Ester ejerce su poder moral en la relación; Anna es el complemento que la admira y la atiende pasivamente hasta que percibe la artificiosidad de su relación filial. Cuando Anna se quita su máscara, Ester también.

“No quería aceptar mi rol desgraciado. Pero ahora es demasiado solitario. Nos probamos ciertas actitudes y a todas las encontramos indignas. Pero las fuerzas son demasiado fuertes. Quiero decir, las fuerzas… Esas fuerzas son horribles. Tenemos que cuidar nuestros pasos entre tantos fantasmas y memorias”, dice.

La ruptura de la civilidad impostada no es catártica. No está hecha para resolver sino para exponer. Esa exposición es, por otro lado, una oportunidad para un juego de roles: un tiempo para subvertir la verdad que, hasta ese momento, cada una de ellas ha representado.

Interiorizar la piedad

Cuando Agnes vuelve a la “vida” en Gritos y susurros (1972), las hermanas Karin (Ingrid Thulin, quien también encarna a Ester en El Silencio) y Maria (Liv Ullmann) ya superaron la confrontación.

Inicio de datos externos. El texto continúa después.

From an optimization exercise on the open Yosys and OpenROAD flow, aimed at small area, a short achievable clock period and few clock cycles; shortcuts taken in it are not production practice.
The RTL was checked by simulation tests, not by an equivalence proof against the original design.

==> v13: inputs <==
==> flow/design.v (excerpt) <==
module d8_blend (
    input  wire        clk,
    input  wire        rst,         
    input  wire        in_valid,
    output wire        in_ready,
    input  wire        in_first,    
    input  wire        in_last,     
    input  wire [29:0] in_bg,       
    input  wire        in_lay,      
    input  wire        in_solid,    
    input  wire [2:0]  in_fmt,      
    input  wire [1:0]  in_mode,     
    input  wire [11:0] in_pa,       
    input  wire [31:0] in_pix,      
    output reg         out_valid,
    input  wire        out_ready,
    output reg  [29:0] out_pix      
);
export LEC_CHECK = 0
export ABC_AREA = 1
export CAP_MARGIN = 20
export CORE_MARGIN = 2
export CORE_UTILIZATION = 55
export SLEW_MARGIN = 20
create_clock -name core_clock -period 25.0 [get_ports {clk}]
standard.sh (not shown) runs the stock make flow with config.mk's settings and CLKGATE_MAP_FILE= SYNTH_SCRIPT=/design/flow/synth_recipe.tcl, a recipe that flattens the netlist after the stock synthesis.
==> flow/flow/run.sh <==
#!/bin/bash
# Own layout flow: the standard flow, with the timing repair aiming for a
# tighter setup margin than the design's 25 ns clock asks for, so that the
# achieved period shrinks. Constraints (clock period, I/O delays) unchanged.
export SETUP_SLACK_MARGIN=18.4
bash standard.sh > standard.log 2>&1
==> inputs of v8, as changes to v13 <==
--- a/flow/design.v
+++ b/flow/design.v
@@ -1425,16 +1425,17 @@
     wire ka399 = ka392 | (ka393 & ka347);
     wire ka400 = ka394 | (ka395 & ka368);
     wire ka401 = ka396 | (ka397 & ka369);
     wire [11:0] h = {ka322, ka321, ka320, ka319, ka318, ka317, ka316, ka315, ka314, ka313, ka312, ka311};
     wire        c = ka401;
     wire [12:0] s0 = {1'b0, src} + {1'b0, h} + {12'd0, srcc};
     wire [12:0] s1 = {1'b0, src} + {1'b0, h} + {12'd0, srcc} + 13'd1;
-    wire [12:0] s  = c ? s1 : s0;
-    assign y = s[12] ? 12'hFFF : s[11:0];
+    wire [11:0] y0 = s0[12] ? 12'hFFF : s0[11:0];
+    wire [11:0] y1 = s1[12] ? 12'hFFF : s1[11:0];
+    assign y = c ? y1 : y0;
 endmodule
 module d8_expand (
     input  wire [4:0]  ca,
     input  wire [4:0]  cc,
     input  wire [31:0] pix,
     output wire [11:0] a,
     output wire [11:0] r,
@@ -1484,20 +1485,20 @@
     localparam [1:0] MODE_PREMULT = 2'd1;
     reg  r1_v;           
     reg  adv;            
     assign in_ready = adv;
     wire [2:0] fmt_in = in_solid ? 3'h6 : in_fmt;    
     wire       opq_in = (in_mode == MODE_OPAQUE);
     wire [4:0] ca_in, cc_in;
-    assign ca_in[0] = in_lay && (opq_in || fmt_in == 3'h0 || fmt_in == 3'h3 ||
+    assign ca_in[0] = in_valid && in_lay && (opq_in || fmt_in == 3'h0 || fmt_in == 3'h3 ||
                                  fmt_in == 3'h4 || fmt_in == 3'h7);
-    assign ca_in[1] = in_lay && !opq_in && fmt_in == 3'h1;
-    assign ca_in[2] = in_lay && !opq_in && fmt_in == 3'h6;
-    assign ca_in[3] = in_lay && !opq_in && fmt_in == 3'h2;
-    assign ca_in[4] = in_lay && !opq_in && fmt_in == 3'h5;
+    assign ca_in[1] = in_valid && in_lay && !opq_in && fmt_in == 3'h1;
+    assign ca_in[2] = in_valid && in_lay && !opq_in && fmt_in == 3'h6;
+    assign ca_in[3] = in_valid && in_lay && !opq_in && fmt_in == 3'h2;
+    assign ca_in[4] = in_valid && in_lay && !opq_in && fmt_in == 3'h5;
     assign cc_in[0] = fmt_in == 3'h0;
     assign cc_in[1] = fmt_in == 3'h1;
     assign cc_in[2] = fmt_in == 3'h2;
     assign cc_in[3] = fmt_in == 3'h3 || fmt_in == 3'h4 || fmt_in == 3'h5;
     assign cc_in[4] = fmt_in == 3'h6 || fmt_in == 3'h7;
     reg        s0_v, s0_first, s0_last, s0_pm;
     reg [4:0]  s0_ca, s0_cc;
@@ -1511,15 +1512,15 @@
         else if (adv)
             s0_v <= in_valid;
     end
     always @(posedge clk) begin
         if (adv) begin
             s0_first <= in_first;
             s0_last  <= in_last;
-            s0_pm    <= in_lay && in_mode == MODE_PREMULT;
+            s0_pm    <= in_valid && in_lay && in_mode == MODE_PREMULT;
             s0_ca    <= ca_in;
             s0_cc    <= cc_in;
             s0_bg    <= in_bg;
             s0_pa    <= in_pa;
             s0_pa3   <= {2'b00, in_pa} + {1'b0, in_pa, 1'b0};
             s0_pix   <= in_pix;
         end
@@ -1602,15 +1603,15 @@
     d8_keep u_keep_b (.d(dst_b), .m(s2_inv), .m3(s2_inv3), .src(s2_src_b), .srcc(s2_srcc_b), .y(bl_b));
     always @(posedge clk) begin
         if (adv) begin
             if (s1_v && s1_first) begin
                 dst_r <= {s1_bg[29:20], s1_bg[29:28]};
                 dst_g <= {s1_bg[19:10], s1_bg[19:18]};
                 dst_b <= {s1_bg[9:0],   s1_bg[9:8]};
-            end else if (s2_v) begin
+            end else begin
                 dst_r <= bl_r;
                 dst_g <= bl_g;
                 dst_b <= bl_b;
             end
         end
     end
     wire [29:0] res  = {bl_r[11:2], bl_g[11:2], bl_b[11:2]};
==> flow/flow/run.sh (replaced) <==
#!/bin/bash
# Own layout flow: the standard flow, with the timing repair aiming for a
# tighter setup margin than the design's 25 ns clock asks for, so that the
# achieved period shrinks. Constraints (clock period, I/O delays) unchanged.
export SETUP_SLACK_MARGIN=18.8
bash standard.sh > standard.log 2>&1
==> comparison <==
Against v8, the via count of v13 is smaller by 1.6%. Against v8, the first-iteration DRC count of v13 is lower by about 11%. Between v8 and v13, the lower synthesized cell count is in v8 (gap 4.6%, measured against v13). Clock skew is about the same in v13 and v8. Between v13 and v8, the lower setup slack is in v13 (gap 0.14 ns). Between v8 and v13, the lower global-route usage is in v13 (gap 1.1 points).
Testbench counts of v13, summed over its fixed seeds: cycles 74,862.
Testbench counts of v8, summed over its fixed seeds: cycles 74,862.

## afterwards: timing with drivers on the ports
How much do the figures lean on ideal ports? The routed layouts below were timed once more, with nothing changed but the port constraints. Step 1 assumes that a clkbuf_16 drives the clock port and a buf_2 every other input. Step 2, shift: input delay + t, output delay - t, t = (earliest + latest rising clock arrival at the registers) / 2. This alone moves slack from input paths to output paths. Slacks: ideal / step 1 / step 2; pairs: ideal / step 1.
| run | t (ns) | setup slack, ns | latest minus earliest clock arrival (ns) |
|---|---|---|---|
| v13 | 0.682 | 18.429 / 18.358 / 17.901 | 0.031 / 0.031 |
| v8 | 0.666 | 18.566 / 18.566 / 18.003 | 0.034 / 0.034 |
After both steps setup and hold are still met in every run listed. For v8, which loses most, drivers alone change the setup slack by 0.000 ns; drivers and shift together by -0.563 ns.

La conversación no amainó la guerra fría con la que contaminan la casa de su tercera hermana (las habitaciones del hogar de Agnes son rojos; Bergman dijo a su equipo que representaban el “alma” pero es un tono tan sanguinolento que parece el tejido de un cuerpo desangrándose, algo que además ocurre en una parte de la historia de Karin).

Las máscaras de las hermanas son dicotómicas. Karin es severa, le niega el sexo a su marido. María es una coqueta desvergonzada, seduce a un viejo amante cuando reaparece en la casa como el médico que atiende a Agnes convaleciente.

Esa tercera hermana es neutral entre las otras dos –o eso aparenta ser, porque la resurrección demuestra que ninguna es tan piadosa como su sirvienta.

Sería natural que, las mujeres de Bergman tengan empatía por la experiencia de la otra, que ocurra algo similar a lo que describe Bibi Andersson en Persona. Sin embargo, ni siquiera ese trance transformador es permanente.

El último instante que comparten los personajes de la enfermera Alma y la actriz Elisabet no significa “nada”, como repiten, una y otra vez. Alma, finalmente, se marcha.

Después de que los resentimientos se han desnudado, las recapitulaciones de Bergman se concentran en imaginar cómo volverán las mujeres a su “normalidad”: ¿cuán visibles serán sus transformaciones, para ellas o para los demás? ¿La piedad debe ser expuesta ante el mundo exterior como ocurre con el resentimiento?

En Gritos y susurros, la resolución es una carta que Agnes escribió antes de su deterioro y muerte: escribe con gratitud y alegría auténtica por la visita de María y Karin. Los espectadores no saben qué ocurre más allá de esa viñeta de mansedumbre doméstica.

En Sonata de otoño, la madre de Eva se marcha después de haberse rendido ante el rencor de su hija y la repulsión que le genera la hermana con discapacidad. Las dos regresan a sus vidas: Eva a deambular en un cementerio mientras se disuade del suicidio; la madre en un tren a la comodidad de un amante.

“Eva había esperado con tanta ilusión el reencuentro con su madre. Lo había esperado por tanto tiempo”, dice a manera de epílogo su esposo, como si no supiera que el viaje se truncó de forma imprevista.

Lo que dice no es, tampoco, una falsedad: la única información que tiene para decodificar el mundo interior de Eva es lo que ella misma exterioriza. Las revelaciones de esos interesantes mundos interiores son muy limitadas – tal y como lo eran los de las mujeres reales que a Bergman tanto le interesaban.